In 1926 his adaptation of Margaret Kennedy's best selling novel The Constant Nymph was a major success, and Dean co-directed the screen version with Adrian Brunel for Gainsborough (1928). Dean's real involvement in the screen, however, came with the introduction of sound, which he saw as an opportunity to bring his style of theatrical drama to a wider audience. He founded Associated Talking Pictures in 1929, with the intention of producing cinematic adaptations of serious modern plays - a commitment to literary cinema expressed in ATP's letterhead, which lists productions by author, rather than by director. Brunel remembered Dean as a director with little understanding of the film medium, while Rachael Low suggests that the cinematic touches in many of his films are attributable to other members of the production personnel, Thorold Dickinson, Carol Reed and David Lean, working as uncredited co-directors.
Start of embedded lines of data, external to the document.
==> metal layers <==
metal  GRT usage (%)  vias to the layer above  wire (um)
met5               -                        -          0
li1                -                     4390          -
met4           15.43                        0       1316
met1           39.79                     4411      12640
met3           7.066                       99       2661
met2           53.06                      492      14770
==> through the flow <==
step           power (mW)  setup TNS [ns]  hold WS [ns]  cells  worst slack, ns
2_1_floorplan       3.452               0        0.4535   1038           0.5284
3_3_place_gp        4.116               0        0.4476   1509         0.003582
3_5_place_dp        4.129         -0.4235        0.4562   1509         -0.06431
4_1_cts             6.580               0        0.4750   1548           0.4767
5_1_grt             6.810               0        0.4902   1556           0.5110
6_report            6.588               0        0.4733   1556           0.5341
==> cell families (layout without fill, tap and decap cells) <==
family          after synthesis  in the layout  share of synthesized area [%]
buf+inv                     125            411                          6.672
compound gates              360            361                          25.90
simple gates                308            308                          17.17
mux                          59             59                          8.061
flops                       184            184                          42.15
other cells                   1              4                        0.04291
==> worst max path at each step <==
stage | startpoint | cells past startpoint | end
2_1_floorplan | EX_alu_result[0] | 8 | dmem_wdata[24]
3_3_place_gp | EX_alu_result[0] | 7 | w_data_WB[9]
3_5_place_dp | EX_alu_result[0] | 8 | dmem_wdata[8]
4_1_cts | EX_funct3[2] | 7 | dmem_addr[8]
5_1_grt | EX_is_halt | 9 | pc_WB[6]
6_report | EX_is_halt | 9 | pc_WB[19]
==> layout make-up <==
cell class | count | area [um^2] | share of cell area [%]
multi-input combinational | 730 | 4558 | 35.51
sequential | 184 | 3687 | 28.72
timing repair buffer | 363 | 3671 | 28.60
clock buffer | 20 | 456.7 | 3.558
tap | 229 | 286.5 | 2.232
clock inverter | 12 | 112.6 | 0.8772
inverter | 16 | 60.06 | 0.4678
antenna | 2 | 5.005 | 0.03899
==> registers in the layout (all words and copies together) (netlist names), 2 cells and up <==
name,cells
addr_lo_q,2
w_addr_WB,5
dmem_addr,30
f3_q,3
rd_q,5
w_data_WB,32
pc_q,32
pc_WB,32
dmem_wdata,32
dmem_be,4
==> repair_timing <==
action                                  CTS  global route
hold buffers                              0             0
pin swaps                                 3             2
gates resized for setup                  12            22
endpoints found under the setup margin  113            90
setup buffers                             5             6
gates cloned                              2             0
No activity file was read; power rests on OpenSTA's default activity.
===== src/rtl/uart_tx_buffered.sv =====
// Self-timed 8N1 UART transmitter with a small circular input FIFO.
// Bytes are accepted on valid/ready and sent LSB first, back-to-back when queued.
module uart_tx_buffered #(
    parameter int CLK_FREQ   = 50_000_000,
    parameter int BAUD       = 115200,
    parameter int FIFO_DEPTH = 4,
    parameter int STOP_BITS  = 1
) (
    input  logic                          clk,
    input  logic                          reset,
    input  logic [7:0]                    i_data,
    input  logic                          i_valid,
    output logic                          o_ready,
    output logic                          tx,
    output logic                          o_busy,
    output logic                          o_done,
    output logic [$clog2(FIFO_DEPTH):0]   o_fifo_count
);

    localparam int CPB = CLK_FREQ / BAUD;
    localparam int BW  = (CPB > 1) ? $clog2(CPB) : 1;
    localparam int PW  = $clog2(FIFO_DEPTH);
    localparam int CW  = PW + 1;
    localparam logic [BW-1:0] BAUD_LAST = BW'(CPB - 1);
    localparam logic [2:0]    STOP_LAST = 3'(STOP_BITS - 1);
    localparam logic [CW-1:0] FULL      = CW'(FIFO_DEPTH);

    typedef enum logic [1:0] {S_IDLE, S_START, S_DATA, S_STOP} state_t;

    logic [7:0]    mem_q [FIFO_DEPTH];
    logic [PW-1:0] wr_ptr_q, rd_ptr_q;
    logic [CW-1:0] count_q, count_d;
    logic          ready_q;
    state_t        state_q, state_d;
    logic [BW-1:0] baud_q, baud_d;
    logic [2:0]    bit_q, bit_d;
    logic [7:0]    shift_q, shift_d;
    logic          tx_q, tx_d, busy_q, busy_d, done_q, done_d;
    logic          push_s, pop_s, baud_last_s;

    assign push_s       = i_valid && ready_q;
    assign baud_last_s  = (baud_q == BAUD_LAST);
    assign o_ready      = ready_q;
    assign tx           = tx_q;
    assign o_busy       = busy_q;
    assign o_done       = done_q;
    assign o_fifo_count = count_q;

    // FIFO occupancy after this edge's push/pop
    always_comb begin
        count_d = count_q;
        if (push_s && !pop_s) begin
            count_d = count_q + CW'(1);
        end else if (!push_s && pop_s) begin
            count_d = count_q - CW'(1);
        end else begin
            count_d = count_q;
        end
    end

    // FIFO storage; full-state writes never reach here because push needs ready
    always_ff @(posedge clk) begin
        if (push_s) begin
            mem_q[wr_ptr_q] <= i_data;
        end
    end

    // FIFO pointers, count and ready flag
    always_ff @(posedge clk or posedge reset) begin
        if (reset) begin
            wr_ptr_q <= '0;
            rd_ptr_q <= '0;
            count_q  <= '0;
            ready_q  <= 1'b1;
        end else begin
            if (push_s) wr_ptr_q <= wr_ptr_q + PW'(1);
            if (pop_s)  rd_ptr_q <= rd_ptr_q + PW'(1);
            count_q <= count_d;
            ready_q <= (count_d != FULL);
        end
    end

    // Frame sequencer: baud counter wraps every bit, bit_q counts data then stop bits
    always_comb begin
        state_d = state_q;
        baud_d  = baud_q;
        bit_d   = bit_q;
        shift_d = shift_q;
        pop_s   = 1'b0;
        case (state_q)
            S_IDLE: begin
                if (count_q != '0) begin
                    pop_s   = 1'b1;
                    shift_d = mem_q[rd_ptr_q];
                    baud_d  = '0;
                    state_d = S_START;
                end else begin
                    baud_d = '0;
                end
            end
            S_START: begin
                if (baud_last_s) begin
                    baud_d  = '0;
                    bit_d   = 3'd0;
                    state_d = S_DATA;
                end else begin
                    baud_d = baud_q + BW'(1);
                end
            end
            S_DATA: begin
                if (baud_last_s) begin
                    baud_d  = '0;
                    shift_d = {1'b0, shift_q[7:1]};
                    if (bit_q == 3'd7) begin
                        bit_d   = 3'd0;
                        state_d = S_STOP;
                    end else begin
                        bit_d = bit_q + 3'd1;
                    end
                end else begin
                    baud_d = baud_q + BW'(1);
                end
            end
            S_STOP: begin
                if (baud_last_s) begin
                    baud_d = '0;
                    if (bit_q == STOP_LAST) begin
                        bit_d = 3'd0;
                        if (count_q != '0) begin
                            pop_s   = 1'b1;
                            shift_d = mem_q[rd_ptr_q];
                            state_d = S_START;
                        end else begin
                            state_d = S_IDLE;
                        end
                    end else begin
                        bit_d = bit_q + 3'd1;
                    end
                end else begin
                    baud_d = baud_q + BW'(1);
                end
            end
            default: begin
                state_d = S_IDLE;
                baud_d  = '0;
                bit_d   = 3'd0;
            end
        endcase
    end

    // Line outputs follow the sequencer state by one register stage
    always_comb begin
        tx_d   = 1'b1;
        busy_d = (state_q != S_IDLE);
        done_d = (state_q == S_STOP) && baud_last_s && (bit_q == STOP_LAST);
        case (state_q)
            S_IDLE:  tx_d = 1'b1;
            S_START: tx_d = 1'b0;
            S_DATA:  tx_d = shift_q[0];
            S_STOP:  tx_d = 1'b1;
            default: tx_d = 1'b1;
        endcase
    end

    // Sequencer and output registers
    always_ff @(posedge clk or posedge reset) begin
        if (reset) begin
            state_q <= S_IDLE;
            baud_q  <= '0;
            bit_q   <= 3'd0;
            shift_q <= 8'd0;
            tx_q    <= 1'b1;
            busy_q  <= 1'b0;
            done_q  <= 1'b0;
        end else begin
            state_q <= state_d;
            baud_q  <= baud_d;
            bit_q   <= bit_d;
            shift_q <= shift_d;
            tx_q    <= tx_d;
            busy_q  <= busy_d;
            done_q  <= done_d;
        end
    end

endmodule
Whatever his failings as a film director, there is little doubt that Dean was a film producer of considerable talent and drive. ATP's studios at Ealing were the first in Britain built for sound production and he was able to attract highly talented production personnel to his company. His serious adaptations failed to achieve the success he hoped for, but the fine casts and unusual reliance on location photography in Escape, Autumn Crocus and Lorna Doone have ensured their durability. Dean's commercial success came from his perspicacity in recognising the screen talents of Fields and Formby, bringing them to the screen in vehicles which enhanced their peculiarly local appeal. After directing Looking on the Bright Side, Sing As We Go and Look Up and Laugh, Dean handed over the direction to others - Monty Banks for Fields, Anthony Kimmins for Formby - but he ensured that they had well-crafted scripts (from the likes of J.B. Priestley and Walter Greenwood) and the films deserved their box-office success. These films can be understood as belonging to a wider studio tradition of modest representation of ordinary British life which Dean encouraged - the best example of which is perhaps Carol Reed's Penny Paradise (1938).
During the late 1930s Dean directed less, and began to return to his theatrical commitments. Eventually he was succeeded at Ealing by Michael Balcon, whose filmmaking strategy during and after the war owes much to the tradition which Dean established at ATP. During the Second World War, Dean founded and ran the Entertainments National Service Association (ENSA), remaining an influential figure in the theatre until shortly before his death from a heart attack on 22 April 1978.
Brunel, Adrian, Nice Work (London: Forbes Robertson Ltd, 1949)
Dean, Basil, Minds Eye (London: Hutchinson, 1973)
Low, Rachael, Film Making in 1930s Britain (London: George Allen & Unwin, 1985)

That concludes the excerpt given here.